Some student loan borrowers have seen their credit score drop following passage of the CARES Act.
Robert P., a student loan borrower from Queens, New York, was surprised to find out that this credit score had dropped by 100 points after his federal student loans serviced by Great Lakes Higher Education were automatically placed into a forbearance. This happened following passage of the CARES Act. Another borrower named Ashley Higgins experienced a credit score drop during the same time period and told a local news affiliate about what happened. Other borrowers (who wished to remain anonymous) have reported similar credit score hits, as well.
These borrowers’ student loans are in good standing, and no payments are due. So what is going on here? Why are their credit scores dropping?
CARES Act Background
The CARES Act — a federal stimulus bill passed in response to the COVID-19 pandemic — provides for significant student loan relief. Specifically, the legislation suspends payments, interest, and collections on government-held federal student loans from March 13, 2020 to September 30, 2020. The suspension is automatic, meaning borrowers did not have to take any affirmative steps to obtain the relief. Their student loan accounts were simply placed into forbearance, and billing was suspended.
The CARES Act payment suspension is not supposed to have any adverse credit consequences. The months of suspended payments are supposed to be counted towards federal loan forgiveness and rehabilitation programs, as if the borrower was still making normal monthly payments. The U.S. Department of Education has confirmed to the media that a borrower’s credit should not be impacted by the CARES Act forbearance.
Despite this, some student loan servicers appear to be reporting the student loans as delinquent or in a non-payment status to national credit bureaus.

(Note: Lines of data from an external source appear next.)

--- src/sv/ics_pkg.sv ---
// Shared types, codes and helpers for the internet checksum engine.
package ics_pkg;

	localparam int MAX_SEGMENT_BYTES_DEF = 65535;
	localparam int SUM_W = 16;
	localparam int PSUM_W = 19;	// six 16-bit words summed without carry loss
	localparam int QUEUE_DEPTH = 2;

	localparam logic KIND_START = 1'b0;
	localparam logic KIND_DATA  = 1'b1;

	localparam logic [1:0] REG_INCLUDE_PSEUDO = 2'd0;
	localparam logic [1:0] REG_ZERO_ENABLE    = 2'd1;
	localparam logic [1:0] REG_ZERO_OFFSET    = 2'd2;

	localparam logic [7:0] ZERO_OFFSET_RST = 8'd6;

	typedef enum logic {
		OP_ADD,
		OP_LOAD
	} op_kind_t;

	typedef struct packed {
		op_kind_t            kind;
		logic                last;
		logic [PSUM_W-1:0]   val;
	} ics_op_t;

	typedef struct packed {
		logic       include_pseudo;
		logic       zero_enable;
		logic [7:0] zero_offset;
	} ics_cfg_t;

	// end-around carry fold of a 19-bit partial sum down to 16 bits
	function automatic logic [SUM_W-1:0] oc_fold(input logic [PSUM_W-1:0] v);
		logic [SUM_W:0] t;
		t = (SUM_W+1)'(v[SUM_W-1:0]) + (SUM_W+1)'(v[PSUM_W-1:SUM_W]);
		return t[SUM_W-1:0] + SUM_W'(t[SUM_W]);
	endfunction

endpackage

Student Loan Servicers Promise To Update Credit Reports
On May 14, 2020, Great Lakes released a statement stating that it is working with the major credit reporting agencies to accurately report the status of student loan accounts. The servicer did not admit to any wrongdoing, stating, “We do not believe our reporting has impacted actual consumer credit scores.” This, of course, directly contradicts the experience of many student loan borrowers.
Great Lake’s statement on May 14, 2020.
Screenshot by Adam S. Minsky
Robert P., one of the borrowers impacted by the credit reporting snafu, has already seen his score bounce back. But other borrowers are still waiting, and it is unclear how many student loan borrowers have been impacted by the negative credit reporting.

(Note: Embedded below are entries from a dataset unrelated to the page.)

===== src/rtl/core/wcti_back.sv =====
// wcti_back: turns queued commands into results, one per cycle while not stalled
// walks start bursts chunk by chunk; depends on wcti_pkg
module wcti_back #(
  parameter int CHUNK_BYTES = 65536,
  parameter int WINDOW      = 16
) (
  input  logic                              clk,
  input  logic                              rst_n,
  input  logic                              head_valid,
  input  wcti_pkg::cmd_t                    head,
  output logic                              pop,
  input  logic [wcti_pkg::KEY_W-1:0]        local_key,
  output logic                              out_valid,
  input  logic                              out_stall,
  output logic [wcti_pkg::KIND_W-1:0]       out_kind,
  output logic [wcti_pkg::STATUS_W-1:0]     out_status,
  output logic [wcti_pkg::ID_W-1:0]         out_request_id,
  output logic [wcti_pkg::ADDR_W-1:0]       out_remote_address,
  output logic [wcti_pkg::LOFF_W-1:0]       out_local_offset,
  output logic [wcti_pkg::CLEN_W-1:0]       out_chunk_length,
  output logic [wcti_pkg::KEY_W-1:0]        out_request_key,
  output logic [wcti_pkg::KEY_W-1:0]        out_staging_key,
  output logic                              out_write_dir,
  output logic                              out_last
);
  import wcti_pkg::*;

  localparam int EFF_W = (WINDOW > MAX_BURST) ? MAX_BURST : WINDOW;
  localparam logic [CNT_W-1:0]   LAST_CNT = CNT_W'(EFF_W - 1);
  localparam logic [OFF_X_W-1:0] CHUNK_X  = OFF_X_W'(CHUNK_BYTES);
  localparam logic [LEN_W-1:0]   CHUNK_L  = LEN_W'(CHUNK_BYTES);

  logic                valid_r, valid_nxt;
  logic [CNT_W-1:0]    bcnt_r, bcnt_nxt;
  logic [LEN_W-1:0]    boff_r, boff_nxt;
  logic [ID_W-1:0]     id_r, id_nxt;
  logic [KIND_W-1:0]   kind_r, kind_nxt;
  logic [STATUS_W-1:0] status_r, status_nxt;
  logic [ID_W-1:0]     rid_r, rid_nxt;
  logic [ADDR_W-1:0]   raddr_r, raddr_nxt;
  logic [LOFF_W-1:0]   loff_r, loff_nxt;
  logic [CLEN_W-1:0]   clen_r, clen_nxt;
  logic [KEY_W-1:0]    rkey_r, rkey_nxt;
  logic [KEY_W-1:0]    skey_r, skey_nxt;
  logic                wdir_r, wdir_nxt;
  logic                last_r, last_nxt;
  logic                load, fire, is_burst, fits, burst_end;
  logic [LEN_W-1:0]    cur_off, rem, clen;
  logic [ID_W-1:0]     cur_id;

  assign load      = !valid_r || !out_stall;
  assign fire      = head_valid && load;
  assign is_burst  = (head.op == OP_BURST);
  assign cur_off   = is_burst ? boff_r : head.off;
  assign cur_id    = is_burst ? ID_W'(bcnt_r) : id_r;
  assign rem       = head.len - cur_off;
  assign fits      = ({1'b0, rem} <= CHUNK_X);
  assign clen      = fits ? rem : CHUNK_L;
  assign burst_end = fits || (bcnt_r == LAST_CNT);
  assign pop       = fire && (!is_burst || burst_end);

  always_comb begin
    valid_nxt  = load ? head_valid : valid_r;
    bcnt_nxt   = bcnt_r;
    boff_nxt   = boff_r;
    id_nxt     = id_r;
    kind_nxt   = kind_r;
    status_nxt = status_r;
    rid_nxt    = rid_r;
    raddr_nxt  = raddr_r;
    loff_nxt   = loff_r;
    clen_nxt   = clen_r;
    rkey_nxt   = rkey_r;
    skey_nxt   = skey_r;
    wdir_nxt   = wdir_r;
    last_nxt   = last_r;
    if (fire) begin
      kind_nxt   = KIND_ERROR;
      status_nxt = head.status;
      rid_nxt    = '0;
      raddr_nxt  = '0;
      loff_nxt   = '0;
      clen_nxt   = '0;
      rkey_nxt   = '0;
      skey_nxt   = '0;
      wdir_nxt   = 1'b0;
      last_nxt   = 1'b1;
      case (head.op)
        OP_ERROR: begin
          kind_nxt = KIND_ERROR;
        end
        OP_DONE: begin
          kind_nxt   = KIND_DONE;
          status_nxt = ST_OK;
        end
        OP_BURST, OP_CHUNK: begin
          kind_nxt   = KIND_CHUNK;
          status_nxt = ST_OK;
          rid_nxt    = cur_id;
          raddr_nxt  = head.base + ADDR_W'(cur_off);
          loff_nxt   = cur_off[LOFF_W-1:0];
          clen_nxt   = clen[CLEN_W-1:0];
          rkey_nxt   = head.key;
          skey_nxt   = local_key;
          wdir_nxt   = head.dir;
          if (is_burst) begin
            last_nxt = burst_end;
            if (burst_end) begin
              bcnt_nxt = '0;
              boff_nxt = '0;
              id_nxt   = cur_id + 1'b1;
            end else begin
              bcnt_nxt = bcnt_r + 1'b1;
              boff_nxt = boff_r + CHUNK_L;
            end
          end else begin
            id_nxt = id_r + 1'b1;
          end
        end
        default: begin
          kind_nxt = KIND_ERROR;
        end
      endcase
    end
  end

  always_ff @(posedge clk) begin
    if (!rst_n) begin
      valid_r <= 1'b0;
      bcnt_r  <= '0;
      boff_r  <= '0;
      id_r    <= '0;
    end else begin
      valid_r <= valid_nxt;
      bcnt_r  <= bcnt_nxt;
      boff_r  <= boff_nxt;
      id_r    <= id_nxt;
    end
  end

  always_ff @(posedge clk) begin
    kind_r   <= kind_nxt;
    status_r <= status_nxt;
    rid_r    <= rid_nxt;
    raddr_r  <= raddr_nxt;
    loff_r   <= loff_nxt;
    clen_r   <= clen_nxt;
    rkey_r   <= rkey_nxt;
    skey_r   <= skey_nxt;
    wdir_r   <= wdir_nxt;
    last_r   <= last_nxt;
  end

  assign out_valid          = valid_r;
  assign out_kind           = kind_r;
  assign out_status         = status_r;
  assign out_request_id     = rid_r;
  assign out_remote_address = raddr_r;
  assign out_local_offset   = loff_r;
  assign out_chunk_length   = clen_r;
  assign out_request_key    = rkey_r;
  assign out_staging_key    = skey_r;
  assign out_write_dir      = wdir_r;
  assign out_last           = last_r;

endmodule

What To Do About Inaccurate Negative Credit Reporting
Borrowers and other consumers have important legal rights under the Fair Credit Reporting Act (FCRA).
- Pull Your Credit. First, if you’re unsure whether or not your student loan status has been reported accurately to credit bureaus, you may want to consider pulling your credit report. Under the FCRA, you are entitled to one free credit report annually from each of the three major credit bureaus (Equifax, Experian, and TransUnion). However, due to COVID-19, Annual Credit Report is offering free weekly online reports through April 2021.
- Contact your lender or servicer to resolve reporting errors. If you see inaccurate negative information on your credit report, contact the entity reporting the information (usually the lender or servicer) and request that they correct the reporting. Do so in writing so that you have a record of the request.
- File a formal dispute with the credit bureaus. If the lender or servicer does not act on your request, you can file a dispute directly with the applicable credit bureau (Equifax, Experian, or TransUnion) and request a removal or correction of the incorrect reporting. Note that only erroneous or inaccurate credit reporting can be removed following a formal dispute. Negative information that was accurately reported — even if there were mitigating factors — may not be removed.
- Get Legal Help. If your dispute is unsuccessful and you have been harmed by the inaccurate credit reporting, you may want to contact an attorney. The FCRA does provide consumers with the right to sue a lender, servicer, or credit bureau in certain situations involving erroneous or inaccurate credit reporting, but it very much depends on your specific situation. You would need to find an attorney licensed in your state of residence. You can start with the National Association of Consumer Advocates, a national bar association of consumer rights attorneys.